START RECORDS FOR THIS EXERCISE
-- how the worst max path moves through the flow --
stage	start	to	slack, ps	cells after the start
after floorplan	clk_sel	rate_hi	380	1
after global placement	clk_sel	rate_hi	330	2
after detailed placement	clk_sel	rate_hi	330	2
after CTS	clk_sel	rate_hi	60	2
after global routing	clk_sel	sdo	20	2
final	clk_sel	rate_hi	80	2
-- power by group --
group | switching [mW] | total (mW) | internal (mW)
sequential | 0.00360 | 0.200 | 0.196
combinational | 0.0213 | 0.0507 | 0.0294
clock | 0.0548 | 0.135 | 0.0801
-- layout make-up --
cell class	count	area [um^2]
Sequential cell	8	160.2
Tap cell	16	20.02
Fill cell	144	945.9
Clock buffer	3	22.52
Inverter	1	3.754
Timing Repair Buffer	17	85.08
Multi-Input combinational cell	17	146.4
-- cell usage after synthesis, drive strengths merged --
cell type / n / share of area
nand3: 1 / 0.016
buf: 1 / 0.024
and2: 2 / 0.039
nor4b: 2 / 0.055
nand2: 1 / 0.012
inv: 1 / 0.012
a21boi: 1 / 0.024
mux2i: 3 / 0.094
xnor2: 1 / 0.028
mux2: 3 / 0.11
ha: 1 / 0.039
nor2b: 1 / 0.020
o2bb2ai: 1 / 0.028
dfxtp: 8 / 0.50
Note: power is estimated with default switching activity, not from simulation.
## src/rtl/ring_dma_pkg.sv

```systemverilog
package ring_dma_pkg;
  localparam int DW         = 32;
  localparam int BE_W       = DW / 8;
  localparam int DESC_WORDS = 8;
  localparam int IDX_W      = $clog2(DESC_WORDS);
  localparam int ALIGN_B    = $clog2(DESC_WORDS * BE_W);

  // descriptor word order (decoded by the sequencer)
  localparam int W_CMD0 = 0;
  localparam int W_CMD1 = 1;
  localparam int W_SRC0 = 2;
  localparam int W_SRC1 = 3;
  localparam int W_DST0 = 4;
  localparam int W_DST1 = 5;
  localparam int W_STAT = 6;
  localparam int W_NEXT = 7;

  // command word fields
  localparam int B_VALID = 31;
  localparam int B_IE    = 30;
  localparam int B_WIDTH = 24;

  // register offsets
  localparam int OFF_CFG  = 'h00;
  localparam int OFF_PTR  = 'h04;
  localparam int OFF_SPTR = 'h08;
  localparam int OFF_DB   = 'h0C;
  localparam int OFF_IRQ  = 'h10;
  localparam int OFF_STAT = 'h14;
  localparam int OFF_CNT  = 'h18;

  typedef enum logic [1:0] {AM_INC = 2'd0, AM_STATIC = 2'd1, AM_BURST = 2'd2, AM_RSVD = 2'd3} addr_mode_e;

  typedef enum logic [2:0] {
    ST_IDLE, ST_FREQ, ST_FWAIT, ST_RREQ, ST_RWAIT, ST_WREQ, ST_WBS, ST_WBC
  } seq_state_e;
endpackage

```

## src/rtl/ring_dma_regs.sv

```systemverilog
module ring_dma_regs
  import ring_dma_pkg::*;
#(
  parameter int AW   = 32,
  parameter int RA_W = 5
) (
  input  logic            clk,
  input  logic            rst_n,
  input  logic            reg_wr,
  input  logic [RA_W-1:0] reg_addr,
  input  logic [DW-1:0]   reg_wdata,
  output logic [DW-1:0]   reg_rdata,
  input  logic            halted,
  input  logic [AW-1:0]   cur_ptr,
  input  logic [DW-1:0]   remain,
  input  logic            evt_valid,
  input  logic            evt_done,
  input  logic            evt_irq,
  input  logic            db_take,
  output logic            en,
  output logic            db_pending,
  output logic            ptr_wr,
  output logic [AW-1:0]   ptr_wdata,
  output logic            irq
);
  logic wr_cfg, wr_ptr, wr_db, wr_irq, wr_stat;
  logic en_q, en_n, db_q, db_n, cv_q, cv_n, irq_q, irq_n;
  logic en_ce, db_ce, cv_ce, irq_ce;

  assign wr_cfg  = reg_wr && (reg_addr == RA_W'(OFF_CFG));
  assign wr_ptr  = reg_wr && (reg_addr == RA_W'(OFF_PTR));
  assign wr_db   = reg_wr && (reg_addr == RA_W'(OFF_DB));
  assign wr_irq  = reg_wr && (reg_addr == RA_W'(OFF_IRQ));
  assign wr_stat = reg_wr && (reg_addr == RA_W'(OFF_STAT));

  always_comb begin
    en_n = reg_wdata[0];
    en_ce = wr_cfg;
    db_n = db_q;
    if (db_take) db_n = 1'b0;
    if (wr_stat && reg_wdata[1]) db_n = 1'b0;
    if (wr_db && en_q) db_n = 1'b1;
    db_ce = (db_n != db_q);
    cv_n = cv_q;
    if (evt_done) cv_n = 1'b0;
    if (wr_stat && reg_wdata[2]) cv_n = 1'b0;
    if (evt_valid) cv_n = 1'b1;
    cv_ce = (cv_n != cv_q);
    irq_n = irq_q;
    if (wr_irq) irq_n = 1'b0;
    if (evt_irq) irq_n = 1'b1;
    irq_ce = (irq_n != irq_q);
  end

  always_ff @(posedge clk or negedge rst_n) begin
    if (!rst_n) begin
      en_q  <= 1'b0;
      db_q  <= 1'b0;
      cv_q  <= 1'b0;
      irq_q <= 1'b0;
    end else begin
      if (en_ce)  en_q  <= en_n;
      if (db_ce)  db_q  <= db_n;
      if (cv_ce)  cv_q  <= cv_n;
      if (irq_ce) irq_q <= irq_n;
    end
  end

  assign en         = en_q;
  assign db_pending = db_q;
  assign irq        = irq_q;
  assign ptr_wr     = wr_ptr && halted;
  assign ptr_wdata  = reg_wdata[AW-1:0];

  always_comb begin
    reg_rdata = '0;
    case (reg_addr)
      RA_W'(OFF_CFG):  reg_rdata = {{(DW-1){1'b0}}, en_q};
      RA_W'(OFF_PTR):  reg_rdata = DW'(cur_ptr);
      RA_W'(OFF_SPTR): reg_rdata = DW'(cur_ptr + AW'(W_STAT * BE_W));
      RA_W'(OFF_IRQ):  reg_rdata = {{(DW-1){1'b0}}, irq_q};
      RA_W'(OFF_STAT): reg_rdata = {{(DW-3){1'b0}}, cv_q, db_q, halted};
      RA_W'(OFF_CNT):  reg_rdata = remain;
      default:         reg_rdata = '0;
    endcase
  end

  // a clear write with no completion in the same cycle leaves the flag low
  a_r8_irq_clear: assert property (@(posedge clk) disable iff (!rst_n)
    (wr_irq && !evt_irq) |=> !irq_q);
  // a doorbell while disabled never raises the pending bit
  a_r2_db_ignored: assert property (@(posedge clk) disable iff (!rst_n)
    (wr_db && !en_q && !db_q) |=> !db_q);
endmodule

```

## src/rtl/ring_dma_seq.sv

```systemverilog
module ring_dma_seq
  import ring_dma_pkg::*;
#(
  parameter int AW = 32
) (
  input  logic            clk,
  input  logic            rst_n,
  input  logic            en,
  input  logic            db_pending,
  input  logic            ptr_wr,
  input  logic [AW-1:0]   ptr_wdata,
  output logic            db_take,
  output logic            evt_valid,
  output logic            evt_done,
  output logic            evt_irq,
  output logic            halted,
  output logic [AW-1:0]   cur_ptr,
  output logic [DW-1:0]   remain,
  output logic            mem_req,
  output logic            mem_we,
  output logic [AW-1:0]   mem_addr,
  output logic [DW-1:0]   mem_wdata,
  output logic [BE_W-1:0] mem_be,
  input  logic [DW-1:0]   mem_rdata,
  input  logic            mem_rvalid
);
  seq_state_e state_q, state_n;
  logic [IDX_W-1:0] idx_q, idx_n;
  logic [AW-1:0]    ptr_q, ptr_n, src_q, src_n, dst_q, dst_n;
  logic [DW-1:0]    cnt_q, cnt_n, data_q, data_n;
  logic [DW-1:0]    desc_q [DESC_WORDS];
  logic [DW-1:0]    desc_n [DESC_WORDS];

  // element geometry
  logic [1:0]      width, slane, dlane;
  logic [3:0]      unit_b;
  logic [DW-1:0]   elem_mask, elem, cnt_left, moved;
  logic [BE_W-1:0] be_base;
  addr_mode_e      src_mode, dst_mode;
  logic [AW-1:0]   src_step, dst_step;

  assign width    = desc_q[W_CMD0][B_WIDTH +: 2];
  assign src_mode = addr_mode_e'(desc_q[W_SRC1][1:0]);
  assign dst_mode = addr_mode_e'(desc_q[W_DST1][1:0]);

  always_comb begin
    case (width)
      2'd0: begin unit_b = 4'd1; slane = src_q[1:0]; dlane = dst_q[1:0];
                  elem_mask = DW'(8'hFF); be_base = BE_W'(1); end
      2'd1: begin unit_b = 4'd2; slane = {src_q[1], 1'b0}; dlane = {dst_q[1], 1'b0};
                  elem_mask = DW'(16'hFFFF); be_base = BE_W'(3); end
      default: begin unit_b = 4'd4; slane = 2'd0; dlane = 2'd0;
                  elem_mask = '1; be_base = '1; end
    endcase
    elem     = (data_q >> {slane, 3'b000}) & elem_mask;
    cnt_left = (cnt_q <= DW'(unit_b)) ? '0 : cnt_q - DW'(unit_b);
    src_step = (src_mode == AM_STATIC) ? '0 : AW'(unit_b);
    dst_step = (dst_mode == AM_STATIC) ? '0 : AW'(unit_b);
    moved    = desc_q[W_CMD1] - cnt_q;
  end

  always_comb begin
    state_n = state_q; idx_n = idx_q; ptr_n = ptr_q; desc_n = desc_q;
    src_n = src_q; dst_n = dst_q; cnt_n = cnt_q; data_n = data_q;
    mem_req = 1'b0; mem_we = 1'b0; mem_addr = '0; mem_wdata = '0; mem_be = '0;
    db_take = 1'b0; evt_valid = 1'b0; evt_done = 1'b0; evt_irq = 1'b0;
    case (state_q)
      ST_IDLE: begin
        if (ptr_wr) ptr_n = {ptr_wdata[AW-1:ALIGN_B], {ALIGN_B{1'b0}}};
        if (en && db_pending) begin
          db_take = 1'b1; idx_n = '0; state_n = ST_FREQ;
        end
      end
      ST_FREQ: begin
        if (!en) state_n = ST_IDLE;
        else begin
          mem_req = 1'b1; mem_addr = ptr_q + AW'({idx_q, 2'b00}); state_n = ST_FWAIT;
        end
      end
      ST_FWAIT: if (mem_rvalid) begin
        desc_n[idx_q] = mem_rdata;
        if (idx_q == IDX_W'(W_CMD0) && !mem_rdata[B_VALID]) state_n = ST_IDLE;
        else if (idx_q == IDX_W'(DESC_WORDS - 1)) begin
          evt_valid = 1'b1;
          src_n = desc_q[W_SRC0][AW-1:0];
          dst_n = desc_q[W_DST0][AW-1:0];
          cnt_n = desc_q[W_CMD1];
          state_n = (desc_q[W_CMD1] == '0) ? ST_WBS : ST_RREQ;
        end else begin
          idx_n = idx_q + 1'b1; state_n = ST_FREQ;
        end
      end
      ST_RREQ: begin
        if (!en) state_n = ST_IDLE;
        else begin
          mem_req = 1'b1; mem_addr = {src_q[AW-1:2], 2'b00}; state_n = ST_RWAIT;
        end
      end
      ST_RWAIT: if (mem_rvalid) begin
        data_n = mem_rdata; state_n = ST_WREQ;
      end
      ST_WREQ: begin
        mem_req = 1'b1; mem_we = 1'b1; mem_addr = {dst_q[AW-1:2], 2'b00};
        mem_wdata = elem << {dlane, 3'b000}; mem_be = be_base << dlane;
        cnt_n = cnt_left; src_n = src_q + src_step; dst_n = dst_q + dst_step;
        if (cnt_left == '0) state_n = ST_WBS;
        else if (!en)       state_n = ST_IDLE;
        else                state_n = ST_RREQ;
      end
      ST_WBS: begin
        mem_req = 1'b1; mem_we = 1'b1; mem_be = '1;
        mem_addr = ptr_q + AW'(W_STAT * BE_W);
        mem_wdata = {1'b1, moved[DW-2:0]}; state_n = ST_WBC;
      end
      ST_WBC: begin
        mem_req = 1'b1; mem_we = 1'b1; mem_be = '1; mem_addr = ptr_q;
        mem_wdata = desc_q[W_CMD0] & ~(DW'(1) << B_VALID);
        evt_done = 1'b1; evt_irq = desc_q[W_CMD0][B_IE];
        ptr_n = {desc_q[W_NEXT][AW-1:ALIGN_B], {ALIGN_B{1'b0}}};
        idx_n = '0;
        state_n = en ? ST_FREQ : ST_IDLE;
      end
      default: state_n = ST_IDLE;
    endcase
  end

  always_ff @(posedge clk or negedge rst_n) begin
    if (!rst_n) begin
      state_q <= ST_IDLE; idx_q <= '0; ptr_q <= '0; src_q <= '0;
      dst_q <= '0; cnt_q <= '0; data_q <= '0;
      for (int i = 0; i < DESC_WORDS; i++) desc_q[i] <= '0;
    end else begin
      state_q <= state_n;
      idx_q   <= idx_n;
      if (ptr_n != ptr_q) ptr_q <= ptr_n;
      if (state_q == ST_FWAIT && mem_rvalid) desc_q <= desc_n;
      src_q <= src_n; dst_q <= dst_n; cnt_q <= cnt_n;
      if (state_q == ST_RWAIT && mem_rvalid) data_q <= data_n;
    end
  end

  assign halted  = (state_q == ST_IDLE);
  assign cur_ptr = ptr_q;
  assign remain  = cnt_q;

  // a halted channel keeps the memory port quiet
  a_r12_idle_quiet: assert property (@(posedge clk) disable iff (!rst_n)
    halted |-> !mem_req);
  // every write carries at least one byte enable
  a_r4_write_lanes: assert property (@(posedge clk) disable iff (!rst_n)
    (mem_req && mem_we) |-> (mem_be != '0));
  // a read is never followed by another request in the next cycle
  a_r4_one_outstanding: assert property (@(posedge clk) disable iff (!rst_n)
    (mem_req && !mem_we) |=> !mem_req);
  // without enable and a pending doorbell the channel stays halted
  a_r10_idle_holds: assert property (@(posedge clk) disable iff (!rst_n)
    (halted && !(en && db_pending)) |=> halted);
  // a static source address never moves across an element
  a_r5_static_src: assert property (@(posedge clk) disable iff (!rst_n)
    (state_q == ST_WREQ && src_mode == AM_STATIC) |=> (src_q == $past(src_q)));
endmodule

```

## src/rtl/ring_dma_chan.sv

```systemverilog
module ring_dma_chan
  import ring_dma_pkg::*;
#(
  parameter int AW   = 32,
  parameter int RA_W = 5
) (
  input  logic            clk,
  input  logic            rst_n,
  input  logic            reg_wr,
  input  logic [RA_W-1:0] reg_addr,
  input  logic [DW-1:0]   reg_wdata,
  output logic [DW-1:0]   reg_rdata,
  output logic            mem_req,
  output logic            mem_we,
  output logic [AW-1:0]   mem_addr,
  output logic [DW-1:0]   mem_wdata,
  output logic [BE_W-1:0] mem_be,
  input  logic [DW-1:0]   mem_rdata,
  input  logic            mem_rvalid,
  output logic            irq
);
  // reset asserts asynchronously, releases on a clock edge
  logic [1:0] rst_sync_q;
  logic       rst_n_i;
  always_ff @(posedge clk or negedge rst_n) begin
    if (!rst_n) rst_sync_q <= 2'b00;
    else        rst_sync_q <= {rst_sync_q[0], 1'b1};
  end
  assign rst_n_i = rst_sync_q[1];

  logic en, db_pending, ptr_wr, db_take, evt_valid, evt_done, evt_irq, halted;
  logic [AW-1:0] ptr_wdata, cur_ptr;
  logic [DW-1:0] remain;

  ring_dma_regs #(.AW(AW), .RA_W(RA_W)) u_regs (
    .clk(clk), .rst_n(rst_n_i), .reg_wr(reg_wr), .reg_addr(reg_addr),
    .reg_wdata(reg_wdata), .reg_rdata(reg_rdata), .halted(halted),
    .cur_ptr(cur_ptr), .remain(remain), .evt_valid(evt_valid),
    .evt_done(evt_done), .evt_irq(evt_irq), .db_take(db_take), .en(en),
    .db_pending(db_pending), .ptr_wr(ptr_wr), .ptr_wdata(ptr_wdata), .irq(irq)
  );

  ring_dma_seq #(.AW(AW)) u_seq (
    .clk(clk), .rst_n(rst_n_i), .en(en), .db_pending(db_pending),
    .ptr_wr(ptr_wr), .ptr_wdata(ptr_wdata), .db_take(db_take),
    .evt_valid(evt_valid), .evt_done(evt_done), .evt_irq(evt_irq),
    .halted(halted), .cur_ptr(cur_ptr), .remain(remain), .mem_req(mem_req),
    .mem_we(mem_we), .mem_addr(mem_addr), .mem_wdata(mem_wdata),
    .mem_be(mem_be), .mem_rdata(mem_rdata), .mem_rvalid(mem_rvalid)
  );
endmodule

```
## config.mk

```make
export PLATFORM = sky130hd
export DESIGN_NAME = pll_seq
export DESIGN_NICKNAME = d
export VERILOG_FILES = /design/src/rtl/pll_seq_pkg.sv /design/src/rtl/pll_seq_sync.sv /design/src/rtl/pll_seq_timer.sv /design/src/rtl/pll_seq_range.sv /design/src/rtl/pll_seq.sv
export SDC_FILE = /design/constraint.sdc
export NUM_CORES = 1
export LEC_CHECK = 0
export BUFFER_PORTS_ARGS = -buffer_cell sky130_fd_sc_hd__buf_2
export CAP_MARGIN = 15
export CELL_PAD_IN_SITES_DETAIL_PLACEMENT = 0
export CELL_PAD_IN_SITES_GLOBAL_PLACEMENT = 1
export CORE_MARGIN = 2
export CORE_UTILIZATION = 36
export DETAILED_ROUTE_END_ITERATION = 6
export GPL_TIMING_DRIVEN = 0
export HOLD_SLACK_MARGIN = 0.02
export PLACE_DENSITY_LB_ADDON = 0.1
export SYNTH_ARGS = -nofsm -noshare
export SYNTH_HDL_FRONTEND = slang
export SYNTH_SLANG_ARGS = --single-unit
```

## constraint.sdc

```tcl
create_clock -name clk -period 5.9 [get_ports clk]
set_input_delay 0.295 -clock clk [delete_from_list [all_inputs] [get_ports clk]]
set_output_delay 0.295 -clock clk [all_outputs]
set_load 0.005 [all_outputs]
```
END RECORDS FOR THIS EXERCISE
=== ASSIGNED TASK ===
Please report every line among the entries that includes "moves".

=== EXERCISE ANSWER ===
-- how the worst max path moves through the flow --
  // a static source address never moves across an element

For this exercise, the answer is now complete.